『デジタル庁』がもたらす悲劇

 菅政権は行政サービスのデジタル化のため『デジタル庁』なる組織を作り上げようとしている。しかし、私は、これについては全く感心しない。今回は、デジタル化推進の3つの問題点について書いてみたい。

『デジタルは安全』神話

 以前、「消えた年金問題」が話題になった。誰の年金記録か不明のものが5000万件も見つかったという問題である。紙媒体からパソコンに入力し直す際に起こった入力ミスが原因とされた。結局、アナログであろうとデジタルであろうと人間が関与せざるを得ない以上は間違いは必ず起こる。一見すると、デジタル機器に委ねた方が安全な気がするのが落とし穴というわけである。実際、一部の会社では、ハッキングやウイルスを恐れて、最高機密事項の管理には紙を使っているというから笑い話だ。私は、漠然とデジタルは凄いなどといったある種、『デジタル信仰』とでもいうべき愚かしい考え方からむしろ脱却すべきであると思う。

 

高すぎる料金

 行政サービスをデジタル化するということは、当然ながら、我々国民もそれに対応したデジタル機器を持たねばならないことを意味する。具体的には、各家庭にネットに接続されたパソコンなどの機器がなければならない。では、どこのどなたがネット接続のための料金やパソコン代を支払ってくれるのだろうか。言わずもがな、我々国民一人一人が負担せねばならない。電気代やガス代など生活に最低限必要なものにも毎月出費せねばならないのに、なぜ、これ以上の出費を要求するのか。通信会社を儲けさせる必要はどこにあるのか。政府と通信会社との間に癒着でもあるのではなかろうか、と勘ぐってしまう。先頃、菅総理は携帯料金の4割値下げを要求したが、そうではなく、そもそも、インターネット環境にかかる料金をほとんどただ同然にしてもらいたい。全国にwifiを普及させるのも結構だが、肝心の家の中でインターネットをするのに毎月少ないとは言い難い料金を支払うのでは無意味だ。そもそも、過去の通信手段にかかる料金はどうだっただろうか。例えば、郵便では、確かに切手代やハガキ代や封筒代はかかるがいずれも安いし、書留など特殊な手段を利用すれば料金は上がるが、決して月額料金ではない。また、固定電話は月額二千円程度だろうか。いずれにせよ、ネット環境を各家庭で整備するのに、固定電話よりも相対的に高い月額料金を追加で支払わねばならない。

 

操作中のトラブル

 このブログを見て下さっている皆さんの中でインターネットやパソコンに関する何らかのトラブルに巻き込まれた方はおられるだろうか。

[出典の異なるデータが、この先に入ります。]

==> config.mk <==
export PLATFORM = sky130hd
export DESIGN_NAME = log_operand_encoder
export DESIGN_NICKNAME = d
export VERILOG_FILES = /design/src/rtl/log_operand_encoder.sv
export SDC_FILE = /design/constraint.sdc
export NUM_CORES = 1
export LEC_CHECK = 0
export CORE_ASPECT_RATIO = 1.4
export CORE_MARGIN = 1
export CORE_UTILIZATION = 43
export DETAILED_ROUTE_END_ITERATION = 10
export PLACE_DENSITY = 0.76
export SLEW_MARGIN = 20
export SYNTH_ARGS = -nofsm -noshare
export SYNTH_HDL_FRONTEND = slang
export SYNTH_SLANG_ARGS = --single-unit
==> constraint.sdc <==
create_clock -name clk -period 2.15 [get_ports clk]
set_input_delay 0.215 -clock clk [delete_from_list [all_inputs] [get_ports clk]]
set_output_delay 0.215 -clock clk [all_outputs]
set_load 0.01 [all_outputs]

巻き込まれたことがない人の方が稀だと私は認識している。例え結果的にどんなに些細なトラブルであったとしても、あるいは、そもそもトラブルでもなく単に自分自身がトラブルに陥っていただけであったとしても、その間、何かしらネット上の作業に不都合を来したはずである。その原因が判明するまで作業を中断せざるを得ない。場合によっては専門家を呼ぶなりして対処する必要が出てくる。また、悲惨なのは、トラブルに気づかずに、誤った操作により、期待した結果とは違った結果になってしまうことである。例えば、つい先日のコロナの時の10万円の給付金申請がそうである。二重申請や記入漏れがいかに多かったことか。結局、ネットで簡単に申請出来ると謳っておきながら、自治体にしてみればかえって手間がかかり、結局、10万円が申請者の元に届くのが遅れてしまった。これは他ならぬ申請者の操作ミスやトラブルへの対処ミスに由来する。政府が如何にネット環境を整備したところでトラブルは必ず起こる。このトラブルに対して適切な判断を下せる能力を我々国民に求めているのである。しかし、考えてもみれば、おかしな話で、給付金申請という目的達成のために、これとは別次元のネットトラブルという問題を抱え込むのである。これが、紙媒体ならそのようなトラブルを抱え込むことはまずない。例えて言えば、申請書を書いている最中にボールペンのインクが切れたとか、最悪の場合は申請書が破れたなどがあろう。しかし、前者は、新しいボールペンを買いに行けば済むし、後者であっても、時間はかかるかもしれないが、新しい申請書をもらいに行けば済む。要は、トラブルの対処法ははっきりしていて誰であっても迷うことはない。この点が、ネットトラブルとの違いである。ネットでは、ネットトラブルに慣れている人、慣れていない人で明暗が分かれてしまう。

 

 

デジタル一本化?

 

 さて、これまで散々と、デジタル化の問題点を書き殴ってきたが、こうした問題点に対処するためにも、アナログとデジタルを併存させるであろうことは、私も承知の上である。10万円の給付金について、郵送による申請とオンライン申請の2つが提示されたことは記憶に新しい。が、しかし、私はあえて言いたい。やがて、そう遠くない将来、デジタル一本化にする腹づもりではないだろうか。先に挙げた問題点に対する回答など何とでも言える。「アナログでもデジタルでも間違いは必ず起こるのなら、利便性を優先してデジタルにしましょう。料金が高いというが、洗濯機や冷蔵庫やテレビだって皆さん買っているでしょう。それに、トラブルがない家電はありません。専門家を呼んだり、買い替えればいいではないですか。いつまでもアナログにしがみついていると、諸外国に置いていかれますよ。」私には国民にデジタル教育を施す未来が見える。

 

 

 

今週のお題「おじいちゃん・おばあちゃん」

 

世の中がデジタル化すれば、アナログで育った老人が最も被害を被るのかもしれない。

送れたかどうか分からない画面上のクリックよりも、実際に郵便物を投函する方が確実であることを最もよく熟知しているのはこうした老人である。